Dmitri Shostakovich (1906-1975)
Symphony No.5 in D minor Op.47 (1937)
The Stadium Symphony Orchestra Of New York/Leopold Stokowski
rec. 1958
Reviewed as download
HIGH DEFINITION TAPE TRANSFER HDTT13575 [44]
Originally recorded for Everest Records on 35 mm film instead of tape, an already remarkably fresh and vivid recording has come up wonderfully in this HDTT remastering.
“The Stadium Symphony Orchestra Of New York” is of course just the New York Philharmonic in summer garb and their playing is wonderfully sonorous yet mostly disciplined; entries and intonation are precise – which matters, especially in this kaleidoscopic music, ranging as it does from biting irony to languorous lyricism. Stokowski is remarkably non-interventionist here for a conductor with his reputation for tweaking; he simply lets the music unfold naturally, maintaining a sense of “over-arching shape” (a cliché, I know, but apt here). Bernstein’s almost contemporaneous recording is more overtly episodic, driving home individual high-points of tension but perhaps as a result compromising the organic unity of the symphony.
This is a relatively swift, driven account, if not as fast as Stokowski’s live performance with the LSO in the Royal Albert Hall six years later. It is sometimes broody and dark and sometimes relaxed - not as sharp and tense as Bernstein. Shostakovich’s fascination and kinship with Mahler are underlined; never has the Allegretto sounded so akin to a Mahler Scherzo, as per the “Des Antonius von Padua Fischpredigt” in the Resurrection symphony.

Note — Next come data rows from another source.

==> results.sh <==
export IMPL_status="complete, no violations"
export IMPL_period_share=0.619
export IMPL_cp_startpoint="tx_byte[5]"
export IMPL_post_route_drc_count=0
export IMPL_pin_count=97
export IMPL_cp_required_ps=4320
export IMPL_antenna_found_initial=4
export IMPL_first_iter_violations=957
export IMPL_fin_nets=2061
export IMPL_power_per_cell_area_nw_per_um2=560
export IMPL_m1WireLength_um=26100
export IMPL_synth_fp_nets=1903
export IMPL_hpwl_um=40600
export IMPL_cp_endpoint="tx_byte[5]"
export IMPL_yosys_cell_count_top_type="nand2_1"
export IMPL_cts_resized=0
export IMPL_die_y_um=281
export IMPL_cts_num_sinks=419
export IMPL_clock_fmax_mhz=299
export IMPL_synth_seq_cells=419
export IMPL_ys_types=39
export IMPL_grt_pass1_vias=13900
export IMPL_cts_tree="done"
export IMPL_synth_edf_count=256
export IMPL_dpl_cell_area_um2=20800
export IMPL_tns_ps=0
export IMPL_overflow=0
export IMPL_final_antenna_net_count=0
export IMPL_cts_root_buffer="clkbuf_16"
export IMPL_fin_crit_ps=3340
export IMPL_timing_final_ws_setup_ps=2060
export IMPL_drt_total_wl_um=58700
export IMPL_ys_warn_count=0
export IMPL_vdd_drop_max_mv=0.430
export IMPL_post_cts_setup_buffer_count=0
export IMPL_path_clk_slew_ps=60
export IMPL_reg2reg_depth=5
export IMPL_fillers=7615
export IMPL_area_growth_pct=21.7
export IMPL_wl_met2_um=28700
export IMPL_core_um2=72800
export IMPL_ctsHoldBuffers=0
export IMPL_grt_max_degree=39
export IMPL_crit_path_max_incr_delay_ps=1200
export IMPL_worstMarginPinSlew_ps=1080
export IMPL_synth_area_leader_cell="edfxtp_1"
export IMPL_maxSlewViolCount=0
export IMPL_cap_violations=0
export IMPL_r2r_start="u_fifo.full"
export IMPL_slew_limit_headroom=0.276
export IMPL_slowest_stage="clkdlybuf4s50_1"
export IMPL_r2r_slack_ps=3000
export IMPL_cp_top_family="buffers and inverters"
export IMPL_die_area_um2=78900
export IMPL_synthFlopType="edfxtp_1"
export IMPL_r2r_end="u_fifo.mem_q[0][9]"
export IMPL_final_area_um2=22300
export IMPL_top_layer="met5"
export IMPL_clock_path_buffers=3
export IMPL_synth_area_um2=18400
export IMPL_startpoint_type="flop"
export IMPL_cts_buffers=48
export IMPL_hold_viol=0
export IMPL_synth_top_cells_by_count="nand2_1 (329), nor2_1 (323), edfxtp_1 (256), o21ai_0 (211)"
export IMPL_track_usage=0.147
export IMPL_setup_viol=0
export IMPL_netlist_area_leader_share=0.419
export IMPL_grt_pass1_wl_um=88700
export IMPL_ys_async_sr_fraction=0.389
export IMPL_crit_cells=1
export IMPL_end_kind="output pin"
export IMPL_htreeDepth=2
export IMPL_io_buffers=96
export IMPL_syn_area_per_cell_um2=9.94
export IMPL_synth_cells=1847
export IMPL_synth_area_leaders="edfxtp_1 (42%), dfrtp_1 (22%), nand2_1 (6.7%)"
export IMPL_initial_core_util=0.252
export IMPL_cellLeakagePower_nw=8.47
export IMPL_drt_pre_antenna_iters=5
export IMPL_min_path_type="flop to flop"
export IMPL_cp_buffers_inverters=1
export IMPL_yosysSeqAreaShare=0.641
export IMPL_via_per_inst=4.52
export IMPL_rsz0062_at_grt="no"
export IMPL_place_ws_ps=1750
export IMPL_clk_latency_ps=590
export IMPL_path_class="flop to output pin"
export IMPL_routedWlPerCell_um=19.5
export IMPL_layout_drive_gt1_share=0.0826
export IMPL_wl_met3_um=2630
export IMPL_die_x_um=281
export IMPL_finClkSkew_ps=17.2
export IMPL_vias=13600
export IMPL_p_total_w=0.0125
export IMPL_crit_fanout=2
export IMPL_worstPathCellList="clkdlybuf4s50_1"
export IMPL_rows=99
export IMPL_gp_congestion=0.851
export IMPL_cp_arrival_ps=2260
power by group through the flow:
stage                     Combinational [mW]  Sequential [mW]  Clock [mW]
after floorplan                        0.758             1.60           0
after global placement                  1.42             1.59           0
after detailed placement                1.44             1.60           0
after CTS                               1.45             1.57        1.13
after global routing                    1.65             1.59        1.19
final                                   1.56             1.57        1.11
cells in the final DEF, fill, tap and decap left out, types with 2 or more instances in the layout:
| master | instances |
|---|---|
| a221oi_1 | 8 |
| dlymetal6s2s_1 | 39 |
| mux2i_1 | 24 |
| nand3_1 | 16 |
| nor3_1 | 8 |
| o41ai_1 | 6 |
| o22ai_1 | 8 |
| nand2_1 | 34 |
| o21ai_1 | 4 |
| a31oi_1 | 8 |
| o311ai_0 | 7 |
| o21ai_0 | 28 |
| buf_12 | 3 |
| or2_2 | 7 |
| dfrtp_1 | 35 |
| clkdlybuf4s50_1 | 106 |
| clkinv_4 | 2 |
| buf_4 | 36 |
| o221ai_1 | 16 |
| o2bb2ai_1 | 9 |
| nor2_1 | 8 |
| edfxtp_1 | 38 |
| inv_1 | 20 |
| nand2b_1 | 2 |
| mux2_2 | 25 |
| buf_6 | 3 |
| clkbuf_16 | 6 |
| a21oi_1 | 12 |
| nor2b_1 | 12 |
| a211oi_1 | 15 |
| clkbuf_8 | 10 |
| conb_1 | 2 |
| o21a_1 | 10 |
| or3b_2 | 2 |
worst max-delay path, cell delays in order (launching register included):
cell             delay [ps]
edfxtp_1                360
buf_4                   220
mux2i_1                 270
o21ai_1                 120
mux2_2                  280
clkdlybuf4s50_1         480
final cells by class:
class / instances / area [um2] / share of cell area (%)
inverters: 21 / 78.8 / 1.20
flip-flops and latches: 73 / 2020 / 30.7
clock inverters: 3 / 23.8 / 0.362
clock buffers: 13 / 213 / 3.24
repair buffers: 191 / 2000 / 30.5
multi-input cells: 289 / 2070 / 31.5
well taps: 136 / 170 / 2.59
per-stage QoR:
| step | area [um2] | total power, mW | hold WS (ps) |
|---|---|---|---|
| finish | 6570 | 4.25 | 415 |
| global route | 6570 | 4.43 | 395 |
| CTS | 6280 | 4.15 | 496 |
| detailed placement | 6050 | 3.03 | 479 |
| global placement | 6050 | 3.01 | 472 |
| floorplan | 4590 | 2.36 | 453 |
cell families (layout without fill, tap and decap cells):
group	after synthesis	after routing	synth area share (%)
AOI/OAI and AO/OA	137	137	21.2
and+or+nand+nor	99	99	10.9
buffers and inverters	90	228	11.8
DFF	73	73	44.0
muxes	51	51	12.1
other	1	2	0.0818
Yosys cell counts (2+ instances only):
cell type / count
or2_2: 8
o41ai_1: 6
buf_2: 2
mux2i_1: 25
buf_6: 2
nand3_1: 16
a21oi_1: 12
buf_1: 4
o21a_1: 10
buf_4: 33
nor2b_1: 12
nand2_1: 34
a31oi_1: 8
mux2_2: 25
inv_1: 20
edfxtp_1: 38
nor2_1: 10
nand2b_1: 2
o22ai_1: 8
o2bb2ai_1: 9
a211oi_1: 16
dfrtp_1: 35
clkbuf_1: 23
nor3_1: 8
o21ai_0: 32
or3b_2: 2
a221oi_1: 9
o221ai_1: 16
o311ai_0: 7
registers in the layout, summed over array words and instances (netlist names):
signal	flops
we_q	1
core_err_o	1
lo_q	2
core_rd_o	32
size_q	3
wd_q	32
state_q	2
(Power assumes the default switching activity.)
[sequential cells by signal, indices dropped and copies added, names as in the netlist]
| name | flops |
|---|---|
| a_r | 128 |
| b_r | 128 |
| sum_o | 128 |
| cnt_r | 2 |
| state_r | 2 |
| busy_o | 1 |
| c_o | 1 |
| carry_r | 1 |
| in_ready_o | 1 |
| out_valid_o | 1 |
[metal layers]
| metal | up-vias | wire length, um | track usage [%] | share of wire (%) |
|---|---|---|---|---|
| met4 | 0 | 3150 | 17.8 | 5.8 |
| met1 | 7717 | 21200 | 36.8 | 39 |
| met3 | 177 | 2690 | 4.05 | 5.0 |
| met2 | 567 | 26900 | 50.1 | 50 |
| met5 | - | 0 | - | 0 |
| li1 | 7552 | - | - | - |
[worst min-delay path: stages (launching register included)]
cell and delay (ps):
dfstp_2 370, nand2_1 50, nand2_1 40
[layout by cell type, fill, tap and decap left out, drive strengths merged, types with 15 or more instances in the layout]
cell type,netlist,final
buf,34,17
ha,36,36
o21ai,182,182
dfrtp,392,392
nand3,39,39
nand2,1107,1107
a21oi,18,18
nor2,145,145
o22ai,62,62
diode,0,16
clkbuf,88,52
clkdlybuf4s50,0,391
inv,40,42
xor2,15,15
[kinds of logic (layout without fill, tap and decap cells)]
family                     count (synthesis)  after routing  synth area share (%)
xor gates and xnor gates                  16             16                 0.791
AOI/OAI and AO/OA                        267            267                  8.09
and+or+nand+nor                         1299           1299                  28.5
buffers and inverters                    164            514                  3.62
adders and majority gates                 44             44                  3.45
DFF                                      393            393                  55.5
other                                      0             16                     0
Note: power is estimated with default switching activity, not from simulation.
### config.mk
export PLATFORM = sky130hd
export DESIGN_NAME = slice_packer
export DESIGN_NICKNAME = d
export VERILOG_FILES = /design/src/rtl/slice_packer.sv
export SDC_FILE = /design/constraint.sdc
export NUM_CORES = 1
export LEC_CHECK = 0
export CAP_MARGIN = 20
export CORE_AREA = 2 2 53 55
export CTS_BUF_LIST = sky130_fd_sc_hd__clkbuf_4 sky130_fd_sc_hd__clkbuf_8
export DETAILED_ROUTE_END_ITERATION = 6
export DIE_AREA = 0 0 55 57
export GPL_TIMING_DRIVEN = 0
export PLACE_DENSITY = 0.78
export RECOVER_POWER = 25
export SLEW_MARGIN = 15
export SYNTH_ARGS = -nofsm -noshare
export SYNTH_HDL_FRONTEND = slang
export SYNTH_SLANG_ARGS = --single-unit
### constraint.sdc
create_clock -name clk -period 2 [get_ports clk]
set_clock_uncertainty 0.1 [all_clocks]
set_input_delay 0.3 -clock clk [delete_from_list [all_inputs] [get_ports clk]]
set_output_delay 0.3 -clock clk [all_outputs]
set_load 0.005 [all_outputs]
### src/rtl/slice_packer.sv
// slice_packer: packs IN_W-bit slices LSB-first into SLICES-wide words,
// supports early flush via in_last, and buffers completed words in a
// DEPTH-entry FIFO with a valid/ready output handshake.
module slice_packer #(
  parameter int IN_W   = 4,
  parameter int SLICES = 2,
  parameter int DEPTH  = 2,
  localparam int CW    = $clog2(SLICES + 1),
  localparam int LW    = $clog2(DEPTH + 1)
) (
  input  logic                   clk,
  input  logic                   rst_n,
  input  logic [IN_W-1:0]        in_data,
  input  logic                   in_valid,
  input  logic                   in_last,
  output logic                   in_ready,
  output logic [IN_W*SLICES-1:0] out_data,
  output logic [CW-1:0]          out_cnt,
  output logic                   out_valid,
  input  logic                   out_ready,
  output logic [LW-1:0]          level
);

  localparam int W  = IN_W * SLICES;
  localparam int IW = $clog2(SLICES);
  localparam int PW = (DEPTH > 1) ? $clog2(DEPTH) : 1;

  logic [W-1:0]  r_acc;
  logic [IW-1:0] r_idx;
  logic [W-1:0]  r_mem_data [DEPTH];
  logic [CW-1:0] r_mem_cnt  [DEPTH];
  logic [PW-1:0] r_wptr;
  logic [PW-1:0] r_rptr;
  logic [LW-1:0] r_level;

  logic          w_accept;
  logic          w_done;
  logic          w_pop;
  logic [W-1:0]  w_word;
  logic [CW-1:0] w_cnt;

  function automatic logic [PW-1:0] f_next(input logic [PW-1:0] p);
    return (p == PW'(DEPTH - 1)) ? '0 : p + PW'(1);
  endfunction

  // in_ready depends only on registered occupancy, never on out_ready
  assign in_ready  = (r_level < LW'(DEPTH));
  assign out_valid = (r_level != '0);
  assign level     = r_level;
  assign out_data  = out_valid ? r_mem_data[r_rptr] : '0;
  assign out_cnt   = out_valid ? r_mem_cnt[r_rptr]  : '0;

  assign w_accept = in_valid && in_ready;
  assign w_pop    = out_valid && out_ready;
  assign w_done   = w_accept && (in_last || (r_idx == IW'(SLICES - 1)));
  // accumulator positions above r_idx are always zero, so OR-merge is exact
  assign w_word   = r_acc | ({{(W - IN_W){1'b0}}, in_data} << (32'(r_idx) * IN_W));
  assign w_cnt    = CW'(r_idx) + CW'(1);

  // Accumulator, slice index, FIFO pointers and occupancy
  always_ff @(posedge clk) begin
    if (!rst_n) begin
      r_acc   <= '0;
      r_idx   <= '0;
      r_wptr  <= '0;
      r_rptr  <= '0;
      r_level <= '0;
    end else begin
      if (w_done) begin
        r_acc  <= '0;
        r_idx  <= '0;
        r_wptr <= f_next(r_wptr);
      end else if (w_accept) begin
        r_acc <= w_word;
        r_idx <= r_idx + IW'(1);
      end
      if (w_pop) begin
        r_rptr <= f_next(r_rptr);
      end
      case ({w_done, w_pop})
        2'b10:   r_level <= r_level + LW'(1);
        2'b01:   r_level <= r_level - LW'(1);
        default: r_level <= r_level;
      endcase
    end
  end

  // FIFO storage; contents are only visible while occupancy covers them
  always_ff @(posedge clk) begin
    if (w_done) begin
      r_mem_data[r_wptr] <= w_word;
      r_mem_cnt[r_wptr]  <= w_cnt;
    end
  end

endmodule

* Word level (Yosys, flattened, before mapping)
Memories as Yosys holds them, arrays and structs flattened. A register that Yosys moved wholly into a read port is not among the register bits. Cells that the tools add are included.
Word-level totals: bits in writable memories 20, flip-flop bits (word level) 13, input bits 9, memories 2
Operators by class: $add $sub $neg 6, muxes and demuxes 11, shift-type cells 1, bitwise operators 2, equality and inequality tests 2, reductions and logical operators 7, $lt $le $gt $ge 1
Memory list:
- r_mem_data | depth 2, bits a word 8, rd ports 1, clocked after Yosys merged registers in 1, wr ports 1, line 30 | logic [W-1:0] r_mem_data [DEPTH];
- r_mem_cnt | depth 2, bits a word 2, rd ports 1, clocked after Yosys merged registers in 1, wr ports 1, line 31 | logic [CW-1:0] r_mem_cnt [DEPTH];
Operators with widths (number):
- 1-bit 2-to-1 mux | 8
- 8-bit 2-to-1 mux | 1
- 8-bit OR | 1
- 4-bit by 3-bit << shifter with 8-bit output | 1
- 2-bit case mux with 2 select lines | 1
- 2-bit nonzero test | 2
- 1-bit adder, second input constant | 3
- 1-bit logical AND | 3
- 1-bit by 1-bit adder with 2-bit output, second input constant | 1
- 2-bit by 1-bit adder with 2-bit output, second input constant | 1
- 2-bit by 1-bit == test with 1-bit output, second input constant | 1
- 2-bit == test, second input constant | 1
- 2-bit < comparator, second input constant | 1
- 2-bit 2-to-1 mux | 1
- 2-bit OR reduction | 1
- 2-bit by 1-bit subtractor with 2-bit output, second input constant | 1
- 1-bit logical OR | 1
- 1-bit inverter | 1

* Longest topological paths before layout
Gate-level depths: netlist of run 1.
depth after elaboration 5, depth in mapped cells 6, mapped depth without buffers 6

* Worst setup path after synthesis of run 1
OpenSTA, ideal clock, no wires.
path type register -> register, from reg r_level[1] (netlist: level[1]), to reg r_level[1] (netlist: level[1]), arrival time 1.570 ns, path slack 0.260 ns, library setup time 0.070 ns, stages on the path, launching flop included 6, path buffers 0, required time 1.830 ns, period minus slack after synthesis 1.740 ns, path through dfxtp_1 > nor2b_1 > o21ai_1 > ha_1 > or3_1 > a21oi_1
Between the ends: cells in the longest elaborated chain, start to end 5, elaborated cells between the ends (all ways) 11
Ends and longest elaborated chain:
- start: declaration | line 34 | logic [LW-1:0] r_level;
- start signal: assignment | line 81 | 2'b10: r_level <= r_level + LW'(1);
- start signal: assignment | line 82 | 2'b01: r_level <= r_level - LW'(1);
- start signal: assignment | line 83 | default: r_level <= r_level;
- 2-bit < comparator | line 47 | assign in_ready = (r_level < LW'(DEPTH));
- 1-bit logical AND | line 53 | assign w_accept = in_valid && in_ready;
- 1-bit logical AND | line 55 | assign w_done = w_accept && (in_last || (r_idx == IW'(SLICES - 1)));
- 2-bit by 1-bit == test with 1-bit output or 2-bit == test (tied branches) | line 80 | case ({w_done, w_pop})
- 2-bit case mux with 2 select lines or 2-bit nonzero test (tied branches)
Parallel ways exist; a longest one is shown, timed or not. A chain may end at the register's enable or synchronous reset.

* Worst setup path in the final report of run 1
from in in_valid, to reg r_level[1] (netlist: level[1])
Between the ends: cells in the longest elaborated chain, start to end 4, elaborated cells between the ends (all ways) 6
Ends and longest elaborated chain:
- start: declaration | line 14 | input logic in_valid,
- 1-bit logical AND (*) | line 53
- 1-bit logical AND (*) | line 55
- 2-bit by 1-bit == test with 1-bit output or 2-bit == test (tied branches) | line 80
- 2-bit case mux with 2 select lines or 2-bit nonzero test (tied branches)
Mark *: on every way between the ends. The rest lies on a longest branch, timed or not.

==> results of run 1 <==
==> routing by layer <==
metal  share of wire  GRT usage  wire (um)  vias to the layer above
met4          0.0032     0.0523          7                        0
met1            0.43      0.203        939                      389
met2            0.50      0.262       1100                       27
li1                -          -          -                      426
met5               0          0          0                        -
met3           0.067     0.0550        147                        2
==> cell families (layout without fill, tap and decap cells) <==
family	count (synthesis)	after routing	synth area share
flip-flops	34	34	0.677
adder cells (fa/ha/maj)	1	1	0.00961
AO/OA/AOI/OAI	20	20	0.0933
multiplexers	10	10	0.0769
AND/OR/NAND/NOR	28	28	0.0962
XOR/XNOR	3	3	0.0202
buffers and inverters	9	40	0.0269
==> where the power goes <==
part,total [mW],internal [mW],switching (mW)
Combinational,0.729,0.408,0.321
Sequential,0.929,0.864,0.0645
Clock,0.354,0.145,0.209
Total,2.01,1.42,0.594
==> through the flow <==
stage                     std cells  total power [mW]
after global placement          158              1.61
after global routing            167              2.15
after floorplan                 105              1.28
final                           167              2.01
after detailed placement        158              1.64
after CTS                       166              2.04
==> worst max-delay path: stages <==
cell	delay, ns
clkdlybuf4s50_1	0.47
nor2b_2	0.27
o21ai_2	0.16
ha_1	0.36
or3_1	0.38
a21oi_1	0.14
==> sequential cells by signal, summed over array words and instances (netlist names), named ones only <==
register and flops:
r_rptr 1, level 2, r_wptr 1, r_mem_data 16
r_mem_cnt 4, r_acc 8, r_idx 1
==> cells in the final DEF, fill, tap and decap left out, types with 2 or more instances in the layout <==
master and n:
a21o_1 8, a21oi_1 6, and3_1 4, clkbuf_4 6
clkdlybuf4s50_1 13, dfxtp_1 12, dfxtp_4 2, dlymetal6s2s_1 9
edfxtp_1 20, inv_1 7, mux2i_1 10, nor2_1 18
nor2_2 2, o21ai_0 4, or3_1 2, xor2_1 2
==> path summary, 6_finish.rpt <==
| check | startpoint | end | slack, ns |
|---|---|---|---|
| hold reg to reg | r_acc[0]$_SDFFE_PP0P_ | r_acc[0]$_SDFFE_PP0P_ | 0.38 |
| setup reg to reg | level[1]$_SDFFE_PN0P_ | level[1]$_SDFFE_PN0P_ | 0.17 |
| hold / removal | r_acc[0]$_SDFFE_PP0P_ | r_acc[0]$_SDFFE_PP0P_ | 0.38 |
| setup / recovery | in_valid | level[1]$_SDFFE_PN0P_ | 0.07 |
--- config.mk ---
export PLATFORM = sky130hd
export DESIGN_NAME = pe_bps_column_feeder
export DESIGN_NICKNAME = d
export VERILOG_FILES = /design/src/rtl/pe_bps_column_feeder.sv
export SDC_FILE = /design/constraint.sdc
export NUM_CORES = 1
export LEC_CHECK = 0
export BUFFER_PORTS_ARGS = -buffer_cell sky130_fd_sc_hd__buf_2
export CAP_MARGIN = 10
export CORE_ASPECT_RATIO = 1.25
export CORE_MARGIN = 1.5
export CORE_UTILIZATION = 55
export DETAILED_ROUTE_END_ITERATION = 10
export GPL_TIMING_DRIVEN = 0
export HOLD_SLACK_MARGIN = 0.12
export PLACE_DENSITY_LB_ADDON = 0.12
export RECOVER_POWER = 100
export SETUP_SLACK_MARGIN = 0.3
export SLEW_MARGIN = 20
export SYNTH_ARGS = -nofsm -noshare
export SYNTH_HDL_FRONTEND = slang
export SYNTH_SLANG_ARGS = --single-unit
--- constraint.sdc ---
create_clock -name clk_i -period 5.1 [get_ports clk_i]
set_input_delay 1.02 -clock clk_i [delete_from_list [all_inputs] [get_ports clk_i]]
set_output_delay 1.02 -clock clk_i [all_outputs]
set_load 0.05 [all_outputs]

There are a few peculiarities, however: a strangely watery, wavery flute with a fast vibrato in the first and third movements and the Largo is perhaps the least compelling component here, in that although it is suitably elegiac Stokowski does not find quite the gripping, aching Angst Bernstein invokes - but in the context of Stokowski’s more benign interpretation it fits and there are some lovely, atmospheric touches; the warm string chords exactly halfway through at 6:30 and the gentle conclusion are both pure Vaughan Williams pastoral.
Stokowski resolves the eternal question of whether the conclusion to the finale is straightforwardly triumphant or ironically forced and hollow, by going for the first option, despite the melancholy central section - and it works; this is a highly energised account, if not as fast and driven as Bernstein’s – which for some tastes, at two minutes shorter than Stokowski’s, is too fast and bordering on the crude and vulgar – and I tend to agree. The switch to D major sounds like the hard-won reward following a struggle, making better musical sense, and the climactic thuds on the bass drum come through well.
Admirers of Stokowski such as I will want to hear this; it offers a credible, coherent and consistent interpretative stance and sounds wonderful. If you require a more histrionic account, go to Bernstein; these are in a sense complementary recordings offering equally interesting viewpoints.